What is needed:
How many lines in the data hold the string "combinational"? State the number alone.

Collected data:
════════════════════

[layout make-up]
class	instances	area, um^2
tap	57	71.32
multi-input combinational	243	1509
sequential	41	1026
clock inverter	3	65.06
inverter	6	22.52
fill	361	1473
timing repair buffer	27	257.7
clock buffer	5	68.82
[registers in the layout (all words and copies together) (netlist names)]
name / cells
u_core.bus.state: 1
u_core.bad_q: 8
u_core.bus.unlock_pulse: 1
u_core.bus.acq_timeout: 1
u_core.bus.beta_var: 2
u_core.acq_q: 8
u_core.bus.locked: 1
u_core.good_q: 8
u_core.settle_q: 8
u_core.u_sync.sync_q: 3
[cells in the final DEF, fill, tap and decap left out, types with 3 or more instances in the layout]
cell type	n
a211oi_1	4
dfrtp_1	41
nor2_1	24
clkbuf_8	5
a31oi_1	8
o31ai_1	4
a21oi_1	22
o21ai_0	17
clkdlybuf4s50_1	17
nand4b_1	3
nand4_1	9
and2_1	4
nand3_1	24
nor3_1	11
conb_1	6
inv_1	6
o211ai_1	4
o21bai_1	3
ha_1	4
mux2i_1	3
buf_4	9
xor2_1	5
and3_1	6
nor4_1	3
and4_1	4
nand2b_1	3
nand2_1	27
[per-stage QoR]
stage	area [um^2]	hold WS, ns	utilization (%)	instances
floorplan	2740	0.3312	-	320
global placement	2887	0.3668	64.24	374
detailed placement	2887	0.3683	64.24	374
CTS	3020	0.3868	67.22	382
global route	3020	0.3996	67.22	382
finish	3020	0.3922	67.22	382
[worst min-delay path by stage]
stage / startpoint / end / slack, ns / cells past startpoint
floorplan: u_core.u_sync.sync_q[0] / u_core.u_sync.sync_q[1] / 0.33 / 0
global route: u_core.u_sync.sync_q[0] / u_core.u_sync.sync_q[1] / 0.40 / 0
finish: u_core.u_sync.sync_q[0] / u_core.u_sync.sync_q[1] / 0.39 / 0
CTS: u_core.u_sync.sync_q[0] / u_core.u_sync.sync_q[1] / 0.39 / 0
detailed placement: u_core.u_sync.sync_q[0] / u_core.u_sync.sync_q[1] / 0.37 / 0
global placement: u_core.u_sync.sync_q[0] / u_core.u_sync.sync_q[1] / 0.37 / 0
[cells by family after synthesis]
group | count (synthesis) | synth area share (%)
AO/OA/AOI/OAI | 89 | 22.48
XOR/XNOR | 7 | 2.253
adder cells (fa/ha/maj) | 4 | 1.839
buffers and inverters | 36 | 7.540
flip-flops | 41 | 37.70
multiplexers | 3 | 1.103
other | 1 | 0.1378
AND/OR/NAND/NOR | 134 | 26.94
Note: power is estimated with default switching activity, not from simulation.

════════════════════

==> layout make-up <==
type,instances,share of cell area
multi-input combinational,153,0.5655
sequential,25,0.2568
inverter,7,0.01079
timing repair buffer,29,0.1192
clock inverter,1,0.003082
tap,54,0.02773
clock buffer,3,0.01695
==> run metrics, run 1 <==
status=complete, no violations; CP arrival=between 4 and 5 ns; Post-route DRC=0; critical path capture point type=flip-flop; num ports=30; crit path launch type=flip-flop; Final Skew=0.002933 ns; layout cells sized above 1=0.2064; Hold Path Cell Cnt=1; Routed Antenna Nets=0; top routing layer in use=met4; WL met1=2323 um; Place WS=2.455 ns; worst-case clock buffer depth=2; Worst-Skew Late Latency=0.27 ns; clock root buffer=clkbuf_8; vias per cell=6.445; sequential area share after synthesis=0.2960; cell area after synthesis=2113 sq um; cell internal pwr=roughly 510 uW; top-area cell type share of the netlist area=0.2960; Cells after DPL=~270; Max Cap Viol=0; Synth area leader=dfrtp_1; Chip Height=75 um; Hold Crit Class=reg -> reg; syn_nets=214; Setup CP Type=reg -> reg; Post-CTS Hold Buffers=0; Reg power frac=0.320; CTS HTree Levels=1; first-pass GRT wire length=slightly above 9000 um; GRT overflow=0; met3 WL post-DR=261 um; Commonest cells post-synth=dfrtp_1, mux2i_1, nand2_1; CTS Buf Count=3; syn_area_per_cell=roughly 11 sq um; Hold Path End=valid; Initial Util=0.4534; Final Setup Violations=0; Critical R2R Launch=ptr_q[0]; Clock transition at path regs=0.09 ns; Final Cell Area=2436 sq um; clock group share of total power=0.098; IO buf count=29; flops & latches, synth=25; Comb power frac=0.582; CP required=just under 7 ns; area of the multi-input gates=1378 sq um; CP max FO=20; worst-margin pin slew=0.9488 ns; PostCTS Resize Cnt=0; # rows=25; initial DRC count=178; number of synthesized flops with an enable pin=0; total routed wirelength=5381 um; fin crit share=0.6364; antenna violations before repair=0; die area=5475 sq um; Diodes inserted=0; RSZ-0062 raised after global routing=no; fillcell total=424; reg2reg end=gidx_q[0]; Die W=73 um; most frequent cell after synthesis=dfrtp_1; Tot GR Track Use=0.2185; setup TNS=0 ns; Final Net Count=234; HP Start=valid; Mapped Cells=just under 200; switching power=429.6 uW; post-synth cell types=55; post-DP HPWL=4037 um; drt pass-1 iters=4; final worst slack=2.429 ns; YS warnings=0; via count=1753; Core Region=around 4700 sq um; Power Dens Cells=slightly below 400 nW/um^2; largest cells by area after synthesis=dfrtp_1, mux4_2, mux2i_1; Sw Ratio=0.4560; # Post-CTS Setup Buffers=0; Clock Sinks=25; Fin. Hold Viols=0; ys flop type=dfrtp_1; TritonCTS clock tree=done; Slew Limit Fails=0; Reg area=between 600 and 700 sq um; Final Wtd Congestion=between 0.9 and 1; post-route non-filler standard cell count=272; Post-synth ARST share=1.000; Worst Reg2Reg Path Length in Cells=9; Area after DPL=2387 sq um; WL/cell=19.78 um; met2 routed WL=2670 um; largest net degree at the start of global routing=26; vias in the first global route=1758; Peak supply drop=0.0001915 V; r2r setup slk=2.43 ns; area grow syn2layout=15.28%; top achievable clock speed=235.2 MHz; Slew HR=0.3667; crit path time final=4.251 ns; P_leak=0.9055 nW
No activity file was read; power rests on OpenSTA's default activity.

════════════════════

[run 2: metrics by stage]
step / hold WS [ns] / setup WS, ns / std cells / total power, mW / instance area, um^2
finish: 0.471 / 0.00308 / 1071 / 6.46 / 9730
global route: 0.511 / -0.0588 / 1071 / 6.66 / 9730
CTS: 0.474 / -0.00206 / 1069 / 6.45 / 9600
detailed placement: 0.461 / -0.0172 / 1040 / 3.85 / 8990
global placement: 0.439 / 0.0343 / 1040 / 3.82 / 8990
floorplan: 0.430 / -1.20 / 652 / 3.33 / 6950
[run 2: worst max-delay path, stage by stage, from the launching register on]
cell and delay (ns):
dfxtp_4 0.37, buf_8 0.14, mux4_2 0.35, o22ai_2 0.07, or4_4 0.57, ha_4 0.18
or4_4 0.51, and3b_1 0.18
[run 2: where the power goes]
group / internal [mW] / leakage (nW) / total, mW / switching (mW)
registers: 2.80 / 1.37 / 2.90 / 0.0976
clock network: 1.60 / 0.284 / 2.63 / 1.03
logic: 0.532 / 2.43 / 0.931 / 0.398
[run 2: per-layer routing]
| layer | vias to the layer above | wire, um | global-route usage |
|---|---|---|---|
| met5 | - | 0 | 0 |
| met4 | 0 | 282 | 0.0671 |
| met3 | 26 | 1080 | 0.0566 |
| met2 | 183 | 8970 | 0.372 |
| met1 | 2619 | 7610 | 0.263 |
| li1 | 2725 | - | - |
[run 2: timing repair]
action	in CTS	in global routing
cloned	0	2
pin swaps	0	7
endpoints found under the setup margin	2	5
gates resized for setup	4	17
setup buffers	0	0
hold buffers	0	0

════════════════════

Expected answer:
2